▶ WHAT THIS TASK INVOLVES
Give the lines below again exactly, starting with the line that holds "[placed_design]" and going on through the line that holds "post-place-cells = 109".
+ + + + + + +
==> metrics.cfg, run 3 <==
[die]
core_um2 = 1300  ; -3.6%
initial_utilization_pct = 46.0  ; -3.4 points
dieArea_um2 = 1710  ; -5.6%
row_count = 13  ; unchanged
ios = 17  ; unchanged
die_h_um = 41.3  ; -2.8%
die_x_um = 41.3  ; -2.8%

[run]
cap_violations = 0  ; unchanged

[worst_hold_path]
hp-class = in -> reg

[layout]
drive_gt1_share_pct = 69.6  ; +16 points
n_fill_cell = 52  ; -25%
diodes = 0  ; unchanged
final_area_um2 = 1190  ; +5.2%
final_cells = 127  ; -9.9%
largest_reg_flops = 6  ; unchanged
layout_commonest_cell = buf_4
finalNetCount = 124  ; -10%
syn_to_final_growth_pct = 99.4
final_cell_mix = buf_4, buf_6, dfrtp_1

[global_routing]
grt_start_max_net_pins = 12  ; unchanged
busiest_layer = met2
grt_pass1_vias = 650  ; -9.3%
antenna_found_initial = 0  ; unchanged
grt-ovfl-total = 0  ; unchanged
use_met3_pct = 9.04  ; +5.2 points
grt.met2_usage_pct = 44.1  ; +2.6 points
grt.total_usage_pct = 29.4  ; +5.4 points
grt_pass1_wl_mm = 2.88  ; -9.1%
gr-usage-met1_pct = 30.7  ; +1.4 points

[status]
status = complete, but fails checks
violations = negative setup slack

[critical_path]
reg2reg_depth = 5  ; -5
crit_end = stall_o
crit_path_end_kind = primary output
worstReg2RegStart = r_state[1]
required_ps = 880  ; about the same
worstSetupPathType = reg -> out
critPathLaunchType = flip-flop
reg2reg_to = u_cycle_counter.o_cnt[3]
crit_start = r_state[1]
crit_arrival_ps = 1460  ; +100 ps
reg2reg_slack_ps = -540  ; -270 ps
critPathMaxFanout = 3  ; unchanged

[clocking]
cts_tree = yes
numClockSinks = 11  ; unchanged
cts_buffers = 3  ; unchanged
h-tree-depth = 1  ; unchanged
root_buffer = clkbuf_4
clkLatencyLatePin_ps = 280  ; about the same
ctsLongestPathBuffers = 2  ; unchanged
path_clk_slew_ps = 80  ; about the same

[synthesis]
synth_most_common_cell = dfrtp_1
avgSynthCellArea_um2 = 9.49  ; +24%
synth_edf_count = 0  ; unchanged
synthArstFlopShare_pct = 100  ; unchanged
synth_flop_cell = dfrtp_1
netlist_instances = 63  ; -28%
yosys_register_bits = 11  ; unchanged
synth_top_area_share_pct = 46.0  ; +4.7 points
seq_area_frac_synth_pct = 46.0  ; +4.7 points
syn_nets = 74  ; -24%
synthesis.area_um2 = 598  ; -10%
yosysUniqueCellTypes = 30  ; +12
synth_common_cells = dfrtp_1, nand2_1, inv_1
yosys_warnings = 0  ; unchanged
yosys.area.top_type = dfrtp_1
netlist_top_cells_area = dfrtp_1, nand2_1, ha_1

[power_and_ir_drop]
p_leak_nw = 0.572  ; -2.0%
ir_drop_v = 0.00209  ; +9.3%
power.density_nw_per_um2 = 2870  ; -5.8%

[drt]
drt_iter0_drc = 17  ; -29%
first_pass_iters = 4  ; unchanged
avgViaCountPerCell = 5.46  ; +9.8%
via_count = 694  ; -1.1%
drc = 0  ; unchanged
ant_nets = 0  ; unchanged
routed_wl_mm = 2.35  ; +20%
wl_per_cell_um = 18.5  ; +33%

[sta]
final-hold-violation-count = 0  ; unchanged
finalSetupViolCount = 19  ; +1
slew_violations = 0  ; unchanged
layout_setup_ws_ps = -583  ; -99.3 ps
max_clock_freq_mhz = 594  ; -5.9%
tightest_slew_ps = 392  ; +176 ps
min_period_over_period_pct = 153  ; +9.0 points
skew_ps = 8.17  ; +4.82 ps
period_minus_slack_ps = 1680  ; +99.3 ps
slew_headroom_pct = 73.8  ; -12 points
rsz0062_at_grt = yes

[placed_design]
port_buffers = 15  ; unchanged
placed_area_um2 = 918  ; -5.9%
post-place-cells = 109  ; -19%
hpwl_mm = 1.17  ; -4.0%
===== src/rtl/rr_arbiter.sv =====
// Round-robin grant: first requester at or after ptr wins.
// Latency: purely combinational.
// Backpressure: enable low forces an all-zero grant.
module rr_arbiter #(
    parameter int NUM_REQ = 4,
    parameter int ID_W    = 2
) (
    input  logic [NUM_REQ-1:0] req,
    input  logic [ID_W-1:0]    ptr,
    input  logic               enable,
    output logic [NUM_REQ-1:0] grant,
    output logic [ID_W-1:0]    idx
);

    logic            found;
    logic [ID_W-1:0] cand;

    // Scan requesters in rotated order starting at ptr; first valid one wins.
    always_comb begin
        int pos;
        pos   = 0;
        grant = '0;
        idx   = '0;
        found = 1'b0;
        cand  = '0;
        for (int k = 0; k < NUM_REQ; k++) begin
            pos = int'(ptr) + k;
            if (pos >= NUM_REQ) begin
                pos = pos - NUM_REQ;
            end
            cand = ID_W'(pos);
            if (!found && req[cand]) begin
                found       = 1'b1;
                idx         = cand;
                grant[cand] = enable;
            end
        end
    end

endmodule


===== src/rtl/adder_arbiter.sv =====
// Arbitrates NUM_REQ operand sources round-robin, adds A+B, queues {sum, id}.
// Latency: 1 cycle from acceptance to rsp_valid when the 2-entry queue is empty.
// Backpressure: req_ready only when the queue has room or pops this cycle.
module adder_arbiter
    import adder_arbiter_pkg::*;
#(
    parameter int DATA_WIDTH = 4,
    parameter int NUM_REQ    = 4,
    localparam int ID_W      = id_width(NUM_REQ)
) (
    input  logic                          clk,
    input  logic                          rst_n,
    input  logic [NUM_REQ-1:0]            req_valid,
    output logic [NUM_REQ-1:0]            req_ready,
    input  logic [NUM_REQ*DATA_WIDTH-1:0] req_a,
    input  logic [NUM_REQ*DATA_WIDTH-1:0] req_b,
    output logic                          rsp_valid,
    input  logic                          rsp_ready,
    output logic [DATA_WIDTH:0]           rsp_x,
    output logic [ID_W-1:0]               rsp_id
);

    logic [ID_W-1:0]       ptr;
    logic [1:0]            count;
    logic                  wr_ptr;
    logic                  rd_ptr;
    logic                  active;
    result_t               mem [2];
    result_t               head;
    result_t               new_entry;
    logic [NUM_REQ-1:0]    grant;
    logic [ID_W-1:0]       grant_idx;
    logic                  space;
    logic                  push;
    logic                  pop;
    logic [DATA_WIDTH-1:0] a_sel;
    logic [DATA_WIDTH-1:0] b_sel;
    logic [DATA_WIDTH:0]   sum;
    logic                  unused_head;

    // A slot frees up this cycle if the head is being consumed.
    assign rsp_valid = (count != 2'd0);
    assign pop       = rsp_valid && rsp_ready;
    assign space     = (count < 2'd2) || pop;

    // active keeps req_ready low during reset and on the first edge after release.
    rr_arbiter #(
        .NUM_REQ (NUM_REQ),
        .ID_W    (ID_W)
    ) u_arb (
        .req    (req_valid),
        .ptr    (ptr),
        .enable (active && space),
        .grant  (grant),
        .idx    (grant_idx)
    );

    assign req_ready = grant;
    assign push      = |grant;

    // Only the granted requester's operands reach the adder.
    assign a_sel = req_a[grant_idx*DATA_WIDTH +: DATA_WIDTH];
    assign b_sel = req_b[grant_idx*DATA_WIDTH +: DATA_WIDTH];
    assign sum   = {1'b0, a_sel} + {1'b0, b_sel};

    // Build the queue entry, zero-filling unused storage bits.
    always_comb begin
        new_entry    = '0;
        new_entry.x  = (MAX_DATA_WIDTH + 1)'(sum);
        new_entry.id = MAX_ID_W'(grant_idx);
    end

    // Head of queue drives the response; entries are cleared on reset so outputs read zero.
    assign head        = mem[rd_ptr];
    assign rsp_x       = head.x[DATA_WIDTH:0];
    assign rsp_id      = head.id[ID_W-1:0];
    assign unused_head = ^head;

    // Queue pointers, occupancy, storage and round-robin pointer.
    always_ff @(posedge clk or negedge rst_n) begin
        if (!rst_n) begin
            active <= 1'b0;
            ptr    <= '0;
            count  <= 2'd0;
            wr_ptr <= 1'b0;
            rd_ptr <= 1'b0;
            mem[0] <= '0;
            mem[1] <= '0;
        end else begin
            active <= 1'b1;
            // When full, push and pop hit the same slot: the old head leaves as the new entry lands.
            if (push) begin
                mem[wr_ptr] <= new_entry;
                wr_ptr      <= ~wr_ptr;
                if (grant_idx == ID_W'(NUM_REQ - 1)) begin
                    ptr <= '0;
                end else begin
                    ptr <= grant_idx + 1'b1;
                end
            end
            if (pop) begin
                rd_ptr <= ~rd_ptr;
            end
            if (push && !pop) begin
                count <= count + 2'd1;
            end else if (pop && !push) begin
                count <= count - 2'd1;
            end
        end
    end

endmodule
+ + + + + + +
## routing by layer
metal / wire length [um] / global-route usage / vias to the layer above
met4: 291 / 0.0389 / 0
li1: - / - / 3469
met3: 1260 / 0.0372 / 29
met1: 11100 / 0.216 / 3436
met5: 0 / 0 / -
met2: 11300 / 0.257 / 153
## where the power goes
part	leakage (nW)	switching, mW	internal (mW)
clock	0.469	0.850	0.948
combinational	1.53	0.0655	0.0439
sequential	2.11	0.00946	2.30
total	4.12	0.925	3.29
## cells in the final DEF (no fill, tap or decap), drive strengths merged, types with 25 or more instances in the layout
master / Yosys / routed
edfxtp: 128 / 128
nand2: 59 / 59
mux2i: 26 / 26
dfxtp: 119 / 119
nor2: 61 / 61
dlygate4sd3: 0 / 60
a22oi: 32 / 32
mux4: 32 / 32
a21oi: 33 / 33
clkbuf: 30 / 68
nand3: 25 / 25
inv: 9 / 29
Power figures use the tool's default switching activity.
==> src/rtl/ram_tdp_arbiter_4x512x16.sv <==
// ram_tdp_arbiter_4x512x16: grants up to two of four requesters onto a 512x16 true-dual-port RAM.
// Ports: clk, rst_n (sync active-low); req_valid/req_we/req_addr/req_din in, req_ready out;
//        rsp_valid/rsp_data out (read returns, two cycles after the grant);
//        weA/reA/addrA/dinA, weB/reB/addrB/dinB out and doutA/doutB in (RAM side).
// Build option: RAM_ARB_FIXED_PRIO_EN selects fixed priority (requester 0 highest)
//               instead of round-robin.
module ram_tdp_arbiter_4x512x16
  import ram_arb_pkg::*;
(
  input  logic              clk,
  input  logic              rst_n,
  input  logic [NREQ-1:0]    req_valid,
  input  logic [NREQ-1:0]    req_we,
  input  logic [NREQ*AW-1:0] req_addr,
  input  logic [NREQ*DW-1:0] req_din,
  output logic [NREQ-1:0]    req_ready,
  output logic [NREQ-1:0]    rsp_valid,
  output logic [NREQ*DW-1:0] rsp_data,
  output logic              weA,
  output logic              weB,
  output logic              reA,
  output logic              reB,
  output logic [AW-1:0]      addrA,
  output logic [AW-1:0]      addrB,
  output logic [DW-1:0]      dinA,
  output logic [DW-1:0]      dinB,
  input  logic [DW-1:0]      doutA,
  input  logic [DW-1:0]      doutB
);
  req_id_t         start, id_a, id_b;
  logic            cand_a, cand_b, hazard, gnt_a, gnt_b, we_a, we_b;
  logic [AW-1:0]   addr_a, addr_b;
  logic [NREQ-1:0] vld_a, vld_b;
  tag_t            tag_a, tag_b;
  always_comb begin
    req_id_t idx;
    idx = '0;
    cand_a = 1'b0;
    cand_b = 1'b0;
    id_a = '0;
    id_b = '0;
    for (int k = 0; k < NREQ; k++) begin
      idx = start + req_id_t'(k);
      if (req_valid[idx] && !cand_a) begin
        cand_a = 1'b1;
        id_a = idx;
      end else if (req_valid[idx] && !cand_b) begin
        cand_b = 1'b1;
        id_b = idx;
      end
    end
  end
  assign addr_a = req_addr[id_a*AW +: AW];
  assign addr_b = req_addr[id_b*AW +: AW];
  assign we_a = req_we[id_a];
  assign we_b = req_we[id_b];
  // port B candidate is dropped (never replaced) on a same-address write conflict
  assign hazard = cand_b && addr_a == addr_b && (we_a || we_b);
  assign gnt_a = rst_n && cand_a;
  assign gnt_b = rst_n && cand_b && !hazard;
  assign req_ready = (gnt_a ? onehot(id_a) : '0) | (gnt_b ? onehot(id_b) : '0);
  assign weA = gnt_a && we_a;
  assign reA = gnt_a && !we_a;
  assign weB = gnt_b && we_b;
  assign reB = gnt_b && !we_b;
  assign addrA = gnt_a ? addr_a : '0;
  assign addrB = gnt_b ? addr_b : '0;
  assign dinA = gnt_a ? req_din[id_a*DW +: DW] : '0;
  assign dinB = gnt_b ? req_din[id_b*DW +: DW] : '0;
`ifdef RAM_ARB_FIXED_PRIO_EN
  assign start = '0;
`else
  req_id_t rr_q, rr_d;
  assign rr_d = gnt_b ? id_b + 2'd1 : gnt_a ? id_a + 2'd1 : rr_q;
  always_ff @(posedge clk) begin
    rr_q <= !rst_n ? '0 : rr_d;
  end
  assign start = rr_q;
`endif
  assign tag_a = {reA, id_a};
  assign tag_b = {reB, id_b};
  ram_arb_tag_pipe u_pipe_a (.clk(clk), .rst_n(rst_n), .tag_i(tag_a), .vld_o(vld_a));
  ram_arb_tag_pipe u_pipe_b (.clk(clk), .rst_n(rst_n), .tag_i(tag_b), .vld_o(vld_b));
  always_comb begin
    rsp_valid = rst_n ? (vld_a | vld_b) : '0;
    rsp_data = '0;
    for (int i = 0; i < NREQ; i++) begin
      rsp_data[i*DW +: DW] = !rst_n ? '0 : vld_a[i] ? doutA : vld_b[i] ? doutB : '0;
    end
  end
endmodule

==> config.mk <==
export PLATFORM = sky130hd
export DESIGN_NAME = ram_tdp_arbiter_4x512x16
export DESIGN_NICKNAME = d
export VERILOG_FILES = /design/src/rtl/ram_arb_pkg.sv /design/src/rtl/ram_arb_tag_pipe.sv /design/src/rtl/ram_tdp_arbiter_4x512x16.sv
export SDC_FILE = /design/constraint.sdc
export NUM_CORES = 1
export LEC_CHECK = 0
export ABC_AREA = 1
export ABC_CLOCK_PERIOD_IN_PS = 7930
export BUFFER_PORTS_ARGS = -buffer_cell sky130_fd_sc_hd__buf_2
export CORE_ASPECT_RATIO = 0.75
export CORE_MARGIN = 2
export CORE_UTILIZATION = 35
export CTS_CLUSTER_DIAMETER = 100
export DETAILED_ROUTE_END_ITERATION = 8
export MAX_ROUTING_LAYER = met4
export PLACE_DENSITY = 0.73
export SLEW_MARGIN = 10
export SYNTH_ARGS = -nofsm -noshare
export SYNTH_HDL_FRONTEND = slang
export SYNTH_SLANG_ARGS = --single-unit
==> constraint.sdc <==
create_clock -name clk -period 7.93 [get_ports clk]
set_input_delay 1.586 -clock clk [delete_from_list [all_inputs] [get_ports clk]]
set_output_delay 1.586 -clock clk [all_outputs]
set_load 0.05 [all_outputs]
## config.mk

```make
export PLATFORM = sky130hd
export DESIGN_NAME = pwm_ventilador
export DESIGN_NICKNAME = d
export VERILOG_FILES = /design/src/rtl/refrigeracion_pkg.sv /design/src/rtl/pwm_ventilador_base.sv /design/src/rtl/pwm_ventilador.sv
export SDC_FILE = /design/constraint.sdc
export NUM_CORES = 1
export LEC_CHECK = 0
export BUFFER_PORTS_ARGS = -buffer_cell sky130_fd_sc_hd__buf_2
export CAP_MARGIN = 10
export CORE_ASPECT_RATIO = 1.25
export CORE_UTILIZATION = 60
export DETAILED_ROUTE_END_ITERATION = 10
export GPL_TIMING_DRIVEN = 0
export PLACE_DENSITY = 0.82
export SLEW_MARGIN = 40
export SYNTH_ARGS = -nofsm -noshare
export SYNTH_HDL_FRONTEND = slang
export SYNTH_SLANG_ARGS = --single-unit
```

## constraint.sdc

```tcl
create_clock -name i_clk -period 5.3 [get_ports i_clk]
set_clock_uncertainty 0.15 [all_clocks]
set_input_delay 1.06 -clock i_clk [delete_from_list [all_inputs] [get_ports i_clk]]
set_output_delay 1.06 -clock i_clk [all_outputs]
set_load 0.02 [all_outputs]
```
+ + + + + + +
▶ THE ANSWER
[placed_design]
port_buffers = 15  ; unchanged
placed_area_um2 = 918  ; -5.9%
post-place-cells = 109  ; -19%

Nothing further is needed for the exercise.